-------- RECORDS SUPPLIED

--- src/rtl/i2p_pkg.sv ---
package i2p_pkg;

  // ASCII characters the converter reacts to.
  localparam logic [7:0] CH_LPAR    = 8'h28;
  localparam logic [7:0] CH_RPAR    = 8'h29;
  localparam logic [7:0] CH_PLUS    = 8'h2B;
  localparam logic [7:0] CH_MINUS   = 8'h2D;
  localparam logic [7:0] CH_STAR    = 8'h2A;
  localparam logic [7:0] CH_SLASH   = 8'h2F;
  localparam logic [7:0] CH_PERCENT = 8'h25;
  localparam logic [7:0] CH_CARET   = 8'h5E;
  localparam logic [7:0] CH_SPACE   = 8'h20;
  localparam logic [7:0] CH_NEWLINE = 8'h0A;
  localparam logic [7:0] CH_UNKNOWN = 8'h3F;

  typedef logic [2:0] op_code_t;

  localparam op_code_t OP_LPAR  = 3'd0;
  localparam op_code_t OP_PLUS  = 3'd1;
  localparam op_code_t OP_MINUS = 3'd2;
  localparam op_code_t OP_MUL   = 3'd3;
  localparam op_code_t OP_DIV   = 3'd4;
  localparam op_code_t OP_MOD   = 3'd5;
  localparam op_code_t OP_POW   = 3'd6;

  typedef enum logic [2:0] {
    ST_IDLE,
    ST_OPND,
    ST_POP_RD,
    ST_POP_CHK,
    ST_POP_SP,
    ST_FL_SP,
    ST_FL_OP,
    ST_FIN
  } state_t;

  typedef enum logic [2:0] {
    EL_NONE,
    EL_CHAR,
    EL_TOP,
    EL_SPACE,
    EL_NEWLINE
  } elem_sel_t;

  typedef struct packed {
    logic      load;
    elem_sel_t elem;
    logic      pop;
    logic      end_op;
    logic      finish;
  } cmd_t;

  typedef struct packed {
    logic in_is_op;
    logic last;
    logic stop;
    logic cnt_zero;
    logic stall;
  } sts_t;

  function automatic logic is_op(input logic [7:0] ch);
    logic r;
    case (ch)
      CH_LPAR, CH_RPAR, CH_PLUS, CH_MINUS, CH_STAR,
      CH_SLASH, CH_PERCENT, CH_CARET: r = 1'b1;
      default:                        r = 1'b0;
    endcase
    return r;
  endfunction

  function automatic op_code_t op_code(input logic [7:0] ch);
    op_code_t r;
    case (ch)
      CH_PLUS:    r = OP_PLUS;
      CH_MINUS:   r = OP_MINUS;
      CH_STAR:    r = OP_MUL;
      CH_SLASH:   r = OP_DIV;
      CH_PERCENT: r = OP_MOD;
      CH_CARET:   r = OP_POW;
      default:    r = OP_LPAR;
    endcase
    return r;
  endfunction

  // A set bit marks a stacked operator code that ends the popping run.
  // Open parenthesis and caret stop at once, so they only push.
  function automatic logic [7:0] stop_mask(input logic [7:0] ch);
    logic [7:0] r;
    case (ch)
      CH_RPAR, CH_PLUS, CH_MINUS: r = 8'b0000_0001;
      CH_STAR:                    r = 8'b0000_0111;
      CH_SLASH, CH_PERCENT:       r = 8'b0000_1111;
      default:                    r = 8'b1111_1111;
    endcase
    return r;
  endfunction

  function automatic logic [7:0] code_char(input op_code_t code);
    logic [7:0] r;
    case (code)
      OP_LPAR:  r = CH_LPAR;
      OP_PLUS:  r = CH_PLUS;
      OP_MINUS: r = CH_MINUS;
      OP_MUL:   r = CH_STAR;
      OP_DIV:   r = CH_SLASH;
      OP_MOD:   r = CH_PERCENT;
      OP_POW:   r = CH_CARET;
      default:  r = CH_UNKNOWN;
    endcase
    return r;
  endfunction

endpackage

--- src/rtl/infix_to_postfix_converter.sv ---
// Operand request: ST_OPND and ST_FIN lie between acceptance and the next free input slot.
// Operator request: ST_POP_RD, ST_POP_CHK and ST_FIN, plus ST_POP_CHK and ST_POP_SP per
// operator popped, since the stack memory has one registered read port and each pop emits
// two characters. A final request adds ST_FL_SP and ST_FL_OP per flushed operator and
// ST_FL_SP for the newline. The last result of a request moves into the output register in ST_FIN.
// Reset clears the stack count, space filter and overflow flag; stack memory is not cleared.
module infix_to_postfix_converter #(
  parameter int STACK_DEPTH = 16
) (
  input  logic       clk,
  input  logic       rst_n,
  input  logic       in_tvalid,
  output logic       in_tready,
  input  logic [7:0] in_tdata,   // [7:0] in_char
  input  logic       in_tlast,
  output logic       out_tvalid,
  input  logic       out_tready,
  output logic [7:0] out_tdata,  // [7:0] out_char
  output logic       out_tlast,
  output logic       out_tuser   // [0] overflow_seen
);

  i2p_pkg::cmd_t cmd;
  i2p_pkg::sts_t sts;

  i2p_ctrl u_ctrl (
    .clk       (clk),
    .rst_n     (rst_n),
    .in_tvalid (in_tvalid),
    .in_tready (in_tready),
    .sts       (sts),
    .cmd       (cmd)
  );

  i2p_dp #(
    .STACK_DEPTH (STACK_DEPTH)
  ) u_dp (
    .clk        (clk),
    .rst_n      (rst_n),
    .in_tdata   (in_tdata),
    .in_tlast   (in_tlast),
    .cmd        (cmd),
    .sts        (sts),
    .out_tvalid (out_tvalid),
    .out_tready (out_tready),
    .out_tdata  (out_tdata),
    .out_tlast  (out_tlast),
    .out_tuser  (out_tuser)
  );

endmodule

--- src/rtl/i2p_ctrl.sv ---
module i2p_ctrl (
  input  logic          clk,
  input  logic          rst_n,
  input  logic          in_tvalid,
  output logic          in_tready,
  input  i2p_pkg::sts_t sts,
  output i2p_pkg::cmd_t cmd
);

  i2p_pkg::state_t state_r;
  i2p_pkg::state_t state_nxt;

  always_ff @(posedge clk) begin
    if (!rst_n) begin
      state_r <= i2p_pkg::ST_IDLE;
    end else begin
      state_r <= state_nxt;
    end
  end

  always_comb begin
    state_nxt = state_r;
    case (state_r)
      i2p_pkg::ST_IDLE: begin
        if (in_tvalid) begin
          state_nxt = sts.in_is_op ? i2p_pkg::ST_POP_RD : i2p_pkg::ST_OPND;
        end
      end
      i2p_pkg::ST_OPND: begin
        if (!sts.stall) begin
          state_nxt = sts.last ? i2p_pkg::ST_FL_SP : i2p_pkg::ST_FIN;
        end
      end
      i2p_pkg::ST_POP_RD: begin
        state_nxt = i2p_pkg::ST_POP_CHK;
      end
      i2p_pkg::ST_POP_CHK: begin
        if (sts.stop) begin
          state_nxt = sts.last ? i2p_pkg::ST_FL_SP : i2p_pkg::ST_FIN;
        end else if (!sts.stall) begin
          state_nxt = i2p_pkg::ST_POP_SP;
        end
      end
      i2p_pkg::ST_POP_SP: begin
        if (!sts.stall) begin
          state_nxt = i2p_pkg::ST_POP_CHK;
        end
      end
      i2p_pkg::ST_FL_SP: begin
        if (!sts.stall) begin
          state_nxt = sts.cnt_zero ? i2p_pkg::ST_FIN : i2p_pkg::ST_FL_OP;
        end
      end
      i2p_pkg::ST_FL_OP: begin
        if (!sts.stall) begin
          state_nxt = i2p_pkg::ST_FL_SP;
        end
      end
      i2p_pkg::ST_FIN: begin
        if (!sts.stall) begin
          state_nxt = i2p_pkg::ST_IDLE;
        end
      end
      default: begin
        state_nxt = i2p_pkg::ST_IDLE;
      end
    endcase
  end

  always_comb begin
    in_tready  = 1'b0;
    cmd.load   = 1'b0;
    cmd.elem   = i2p_pkg::EL_NONE;
    cmd.pop    = 1'b0;
    cmd.end_op = 1'b0;
    cmd.finish = 1'b0;
    case (state_r)
      i2p_pkg::ST_IDLE: begin
        in_tready = 1'b1;
        cmd.load  = in_tvalid;
      end
      i2p_pkg::ST_OPND: begin
        cmd.elem = i2p_pkg::EL_CHAR;
      end
      i2p_pkg::ST_POP_RD: begin
      end
      i2p_pkg::ST_POP_CHK: begin
        if (sts.stop) begin
          cmd.end_op = 1'b1;
        end else begin
          cmd.elem = i2p_pkg::EL_TOP;
          cmd.pop  = 1'b1;
        end
      end
      i2p_pkg::ST_POP_SP: begin
        cmd.elem = i2p_pkg::EL_SPACE;
      end
      i2p_pkg::ST_FL_SP: begin
        cmd.elem = sts.cnt_zero ? i2p_pkg::EL_NEWLINE : i2p_pkg::EL_SPACE;
      end
      i2p_pkg::ST_FL_OP: begin
        cmd.elem = i2p_pkg::EL_TOP;
        cmd.pop  = 1'b1;
      end
      i2p_pkg::ST_FIN: begin
        cmd.finish = 1'b1;
      end
      default: begin
      end
    endcase
  end

endmodule

--- src/rtl/i2p_dp.sv ---
module i2p_dp #(
  parameter int STACK_DEPTH = 16
) (
  input  logic          clk,
  input  logic          rst_n,
  input  logic [7:0]    in_tdata,
  input  logic          in_tlast,
  input  i2p_pkg::cmd_t cmd,
  output i2p_pkg::sts_t sts,
  output logic          out_tvalid,
  input  logic          out_tready,
  output logic [7:0]    out_tdata,
  output logic          out_tlast,
  output logic          out_tuser
);

  localparam int CW = $clog2(STACK_DEPTH + 1);
  localparam int AW = $clog2(STACK_DEPTH);

  i2p_pkg::op_code_t mem [STACK_DEPTH];
  i2p_pkg::op_code_t rd_r;

  logic [7:0]   cur_char_r;
  logic         cur_last_r;
  logic [CW-1:0] cnt_r, cnt_nxt;
  logic         first_r, first_nxt;
  logic         srun_r, srun_nxt;
  logic         ovf_r, ovf_nxt;
  logic         hold_v_r, hold_v_nxt;
  logic [7:0]   hold_char_r;
  logic         hold_ovf_r;
  logic         out_v_r, out_v_nxt;
  logic [7:0]   out_char_r;
  logic         out_last_r;
  logic         out_ovf_r;

  i2p_pkg::op_code_t cur_code;
  logic [7:0]   mask;
  logic         is_close;
  logic         cnt_zero;
  logic         full;
  logic [7:0]   ch;
  logic         pass;
  logic         out_free;
  logic         need_out;
  logic         stall;
  logic         go;
  logic         push_en;
  logic         shift_out;
  logic         final_out;
  logic [AW-1:0] rd_addr;
  logic [CW-1:0] cnt_m1;

  assign cur_code = i2p_pkg::op_code(cur_char_r);
  assign mask     = i2p_pkg::stop_mask(cur_char_r);
  assign is_close = (cur_char_r == i2p_pkg::CH_RPAR);
  assign cnt_zero = (cnt_r == '0);
  assign full     = (cnt_r == CW'(STACK_DEPTH));
  assign cnt_m1   = cnt_r - CW'(1);
  assign rd_addr  = cnt_m1[AW-1:0];

  always_comb begin
    case (cmd.elem)
      i2p_pkg::EL_CHAR:    ch = cur_char_r;
      i2p_pkg::EL_TOP:     ch = i2p_pkg::code_char(rd_r);
      i2p_pkg::EL_SPACE:   ch = i2p_pkg::CH_SPACE;
      i2p_pkg::EL_NEWLINE: ch = i2p_pkg::CH_NEWLINE;
      default:             ch = i2p_pkg::CH_SPACE;
    endcase
  end

  // A space is dropped when it is the first element of an expression and right after
  // another output space; the newline always goes out.
  assign pass = (cmd.elem != i2p_pkg::EL_NONE) &&
                ((cmd.elem == i2p_pkg::EL_NEWLINE) ||
                 !((ch == i2p_pkg::CH_SPACE) && (first_r || srun_r)));

  // The newest element waits in the hold stage until the next one shows
  // whether it is the last of its request.
  assign out_free  = !out_v_r || out_tready;
  assign need_out  = (pass || cmd.finish) && hold_v_r;
  assign stall     = need_out && !out_free;
  assign go        = !stall;
  assign push_en   = go && cmd.end_op && !is_close && !full;
  assign shift_out = go && pass && hold_v_r;
  assign final_out = go && cmd.finish && hold_v_r;

  assign sts.in_is_op = i2p_pkg::is_op(in_tdata);
  assign sts.last     = cur_last_r;
  assign sts.stop     = cnt_zero || mask[rd_r];
  assign sts.cnt_zero = cnt_zero;
  assign sts.stall    = stall;

  always_ff @(posedge clk) begin
    if (push_en) begin
      mem[cnt_r[AW-1:0]] <= cur_code;
    end
    rd_r <= mem[rd_addr];
  end

  always_ff @(posedge clk) begin
    if (cmd.load) begin
      cur_char_r <= in_tdata;
      cur_last_r <= in_tlast;
    end
    if (go && pass) begin
      hold_char_r <= ch;
      hold_ovf_r  <= (cmd.elem == i2p_pkg::EL_NEWLINE) ? ovf_r : 1'b0;
    end
    if (shift_out || final_out) begin
      out_char_r <= hold_char_r;
      out_ovf_r  <= hold_ovf_r;
      out_last_r <= final_out;
    end
  end

  always_comb begin
    cnt_nxt    = cnt_r;
    first_nxt  = first_r;
    srun_nxt   = srun_r;
    ovf_nxt    = ovf_r;
    hold_v_nxt = hold_v_r;
    out_v_nxt  = out_v_r && !out_tready;

    if (go) begin
      if (cmd.pop) begin
        cnt_nxt = cnt_m1;
      end
      if (cmd.end_op) begin
        if (is_close) begin
          if (!cnt_zero) begin
            cnt_nxt = cnt_m1;
          end
        end else if (full) begin
          ovf_nxt = 1'b1;
        end else begin
          cnt_nxt = cnt_r + CW'(1);
        end
      end
      if (cmd.elem == i2p_pkg::EL_NEWLINE) begin
        first_nxt = 1'b1;
        srun_nxt  = 1'b0;
        ovf_nxt   = 1'b0;
      end else if (cmd.elem != i2p_pkg::EL_NONE) begin
        if (ch == i2p_pkg::CH_SPACE) begin
          if (first_r) begin
            first_nxt = 1'b0;
          end else begin
            srun_nxt = 1'b1;
          end
        end else begin
          first_nxt = 1'b0;
          srun_nxt  = 1'b0;
        end
      end
      if (pass) begin
        hold_v_nxt = 1'b1;
      end else if (final_out) begin
        hold_v_nxt = 1'b0;
      end
    end
    if (shift_out || final_out) begin
      out_v_nxt = 1'b1;
    end
  end

  always_ff @(posedge clk) begin
    if (!rst_n) begin
      cnt_r    <= '0;
      first_r  <= 1'b1;
      srun_r   <= 1'b0;
      ovf_r    <= 1'b0;
      hold_v_r <= 1'b0;
      out_v_r  <= 1'b0;
    end else begin
      cnt_r    <= cnt_nxt;
      first_r  <= first_nxt;
      srun_r   <= srun_nxt;
      ovf_r    <= ovf_nxt;
      hold_v_r <= hold_v_nxt;
      out_v_r  <= out_v_nxt;
    end
  end

  assign out_tvalid = out_v_r;
  assign out_tdata  = out_char_r;
  assign out_tlast  = out_last_r;
  assign out_tuser  = out_ovf_r;

endmodule

--- config.mk ---
export PLATFORM = sky130hd
export DESIGN_NAME = infix_to_postfix_converter
export DESIGN_NICKNAME = d
export VERILOG_FILES = /design/src/rtl/i2p_pkg.sv /design/src/rtl/infix_to_postfix_converter.sv /design/src/rtl/i2p_ctrl.sv /design/src/rtl/i2p_dp.sv
export SDC_FILE = /design/constraint.sdc
export NUM_CORES = 1
export LEC_CHECK = 0
export BUFFER_PORTS_ARGS = -buffer_cell sky130_fd_sc_hd__buf_2
export CORE_MARGIN = 2
export CORE_UTILIZATION = 31
export DETAILED_ROUTE_END_ITERATION = 7
export GPL_ROUTABILITY_DRIVEN = 0
export GPL_TIMING_DRIVEN = 1
export PLACE_DENSITY_LB_ADDON = 0.12
export SYNTH_ARGS = -nofsm -noshare
export SYNTH_HDL_FRONTEND = slang
export SYNTH_SLANG_ARGS = --single-unit
--- constraint.sdc ---
create_clock -name clk -period 11.3 [get_ports clk]
set_input_delay 1.13 -clock clk [delete_from_list [all_inputs] [get_ports clk]]
set_output_delay 1.13 -clock clk [all_outputs]
set_load 0.005 [all_outputs]
==> results by group, run 1 <==
Power
  • P_leak: 1.583 nW
  • PD cells: 189.4 nW/um2
  • Worst vdd ir: between 0.08 and 0.09 mV

Clock tree
  • Total number of H-tree levels: 3
  • Clock Sinks: 92
  • Number of setup buffers added after CTS: 0
  • Root buf cell: clkbuf_16
  • Cts hold-fix bufs: 0
  • Clk slew on worst S/H paths: about 0.06 ns
  • CTS tree: done
  • PostCTS Resize Cnt: 0
  • Clock Latency Late Sink: 0.35 ns
  • TritonCTS Buffers: 9
  • Max Buffers Root-to-Sink: 2

Timing
  • Final Skew: 0.009556 ns
  • Peak Freq: 245.1 MHz
  • Tcrit/Tclk final: 36.10%
  • Setup TNS Final: 0 ns
  • Max-slew headroom: 27.45%
  • Pins Over Slew Limit: 0
  • Worst Tran Pin Value: 1.087 ns
  • Final setup violation count: 0
  • RSZ-0062 raised after global routing: no
  • Hold violation count in the final report: 0
  • Final min period: 4.079 ns

Status
  • Status: finished clean

Logic synthesis
  • Avg Inst Size Synth: 12.87 um2
  • Asr flop ratio synth: 0%
  • Number of enable flip-flop cells after synthesis: 76
  • Post-Synthesis Cells: 335
  • Warnings, synthesis: 0
  • Synth cell types: between 60 and 70
  • Syn Nets: 352
  • Seq/Total Area, Yosys: about 60%
  • Seq cells post-synth: 92
  • Main synth FF type: edfxtp_1
  • Syn Std Cell Area: ~4300 um2

Place
  • Final HPWL DP: between 6000 and 7000 um
  • Dpl cell area: 4596 um2
  • IO buf count: 24

Final layout
  • Diode count: 0
  • Commonest cells after routing, fill and taps aside: 76 x edfxtp_1, 35 x nand2_1, 31 x nor2_1
  • NumNets Final: roughly 370
  • Design area: a little under 5000 um2
  • Synth-to-Final Area Change: 13.56%
  • Share of post-route cells with drive strength above 1: 18.01%
  • Most common cell after layout, fill and taps aside: edfxtp_1

Floorplan
  • Io pins: 25
  • Total die area: 14860 um2
  • Initial Util: a little under a third
  • Core Region: around 14000 um2
  • Chip width: 121.9 um
  • Die height: 121.9 um
  • FP Rows: 43

Global route
  • Number of global-route vias before repair: 2800
  • First-pass GRT wire length: 15460 um
  • Antenna violations before repair: 0
  • Largest net degree at the start of global routing: 22
  • GRT Resource Usage Total: between 10 and 15%
  • Congestion Overflow GR: 0

Setup path
  • Critical path, cell by cell: inv_1 > ha_1 > nor4b_4 > a211o_1 > o21ai_0 > a32oi_1 > and2_1 > o21a_1 > nor2_1
  • Startpoint Class: flip-flop
  • Critical-path maximum fanout: 21
  • Critical Path AT: 4.05 ns
  • CP Capture Type: flip-flop
  • WP data required: 11.27 ns
  • WS Path Type: flip-flop to flip-flop
  • CP peak stage delay: 1.03 ns
  • Slowest-stage cell, CP: dfxtp_1
  • FF-to-FF setup slack: 7.22 ns

Drt
  • Residual DRC count: 0
  • Drt pass-1 iters: 4
  • Routed wire length: ~9500 um
  • Via density: 5.120
  • Final ANT Viol Nets: 0
  • Routed len/inst: 17.61 um
  • Iter 0 DRT Violations: 187
  • Via Count: 2770

Job
  • Max cap viols: 0

Hold path
  • Min-delay worst type: flip-flop to flip-flop
## worst paths after layout
check | startpoint | endpoint | cells after the start
setup / recovery | u_dp.cnt_r[0]$_SDFFE_PN0P_ | u_dp.out_tdata[4]$_DFFE_PP_ | 9
hold / removal | u_dp.hold_char_r[4]$_DFFE_PP_ | u_dp.out_tdata[4]$_DFFE_PP_ | 0
setup reg to reg | u_dp.cnt_r[0]$_SDFFE_PN0P_ | u_dp.out_tdata[4]$_DFFE_PP_ | 9
hold reg to reg | u_dp.hold_char_r[4]$_DFFE_PP_ | u_dp.out_tdata[4]$_DFFE_PP_ | 0
## stage by stage
stage                     hold WS [ns]  power, mW  instances  utilization [%]  setup slack, ns
after global placement          0.4030     0.6357        525            33.50            7.295
after floorplan                 0.4003     0.5848        335                -            7.736
after CTS                       0.4202     0.9381        541            35.68            7.123
after detailed placement        0.4045     0.6367        525            33.50            7.152
after global routing            0.4203     0.9772        541            35.68            6.785
final                           0.4189     0.9271        541            35.68            7.221
## worst max-delay path: cells and delay by family (launching register included)
family                     cells  cell delay [ns]
DFF                            1             1.03
AOI/OAI and AO/OA              4             1.03
and+or+nand+nor                3             1.01
adders and majority gates      1             0.38
buffers and inverters          1             0.26
## cell type report
class | count | area (um2)
multi-input combinational | 220 | 1607
tap | 180 | 225.2
fill | 1346 | 8825
clock inverter | 7 | 73.82
sequential | 92 | 2603
timing repair buffer | 26 | 135.1
clock buffer | 9 | 225.2
inverter | 7 | 26.28
## power by group
group	switching, mW	internal [mW]
clock network	0.127	0.172
registers	0.0374	0.398
logic	0.101	0.0916
## cell usage after synthesis (3+ instances only)
library cell,instances,area share [%]
edfxtp_1,76,53
nand2_1,35,3.0
nor2_1,31,2.7
dfxtp_1,16,7.4
mux4_2,15,7.8
o21ai_0,13,1.5
a21oi_1,12,1.4
nor3_1,11,1.3
clkbuf_1,8,0.70
nand2b_1,8,1.2
nand3_1,8,0.93
inv_1,6,0.52
nand3b_1,5,0.87
nor2b_1,5,0.73
and2_1,4,0.58
buf_2,4,0.46
ha_1,4,1.2
o21a_1,4,0.70
a221o_1,3,0.70
a22o_1,3,0.61
a31oi_1,3,0.44
a32oi_1,3,0.61
and3_1,3,0.44
o22ai_1,3,0.44
o31ai_1,3,0.52
xnor2_1,3,0.61
## flip-flops by register name, indices dropped and copies added (netlist names), 3 cells and up
signal	cells
u_dp.mem	48
u_dp.cur_char_r	8
u_dp.hold_char_r	8
u_dp.out_tdata	8
u_dp.cnt_r	5
u_ctrl.state_r	3
u_dp.rd_r	3
## layer usage
| metal | global-route usage (%) | up-vias | share of wire (%) |
|---|---|---|---|
| met3 | 4.167 | 10 | 3.7 |
| met2 | 23.57 | 50 | 50 |
| met5 | 0 | - | 0 |
| met1 | 17.26 | 1383 | 45 |
| met4 | 3.951 | 0 | 1.3 |
| li1 | - | 1327 | - |
## cell families after synthesis
family	share of synthesized area (%)
xor+xnor	0.8129
mux	8.302
fa+ha+maj	1.161
buf+inv	2.351
simple gates	15.79
compound gates	11.21
flops	60.38
(Power assumes the default switching activity.)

----------------

Find all the lines with "added" in the data and copy them.

  • Number of setup buffers added after CTS: 0
## flip-flops by register name, indices dropped and copies added (netlist names), 3 cells and up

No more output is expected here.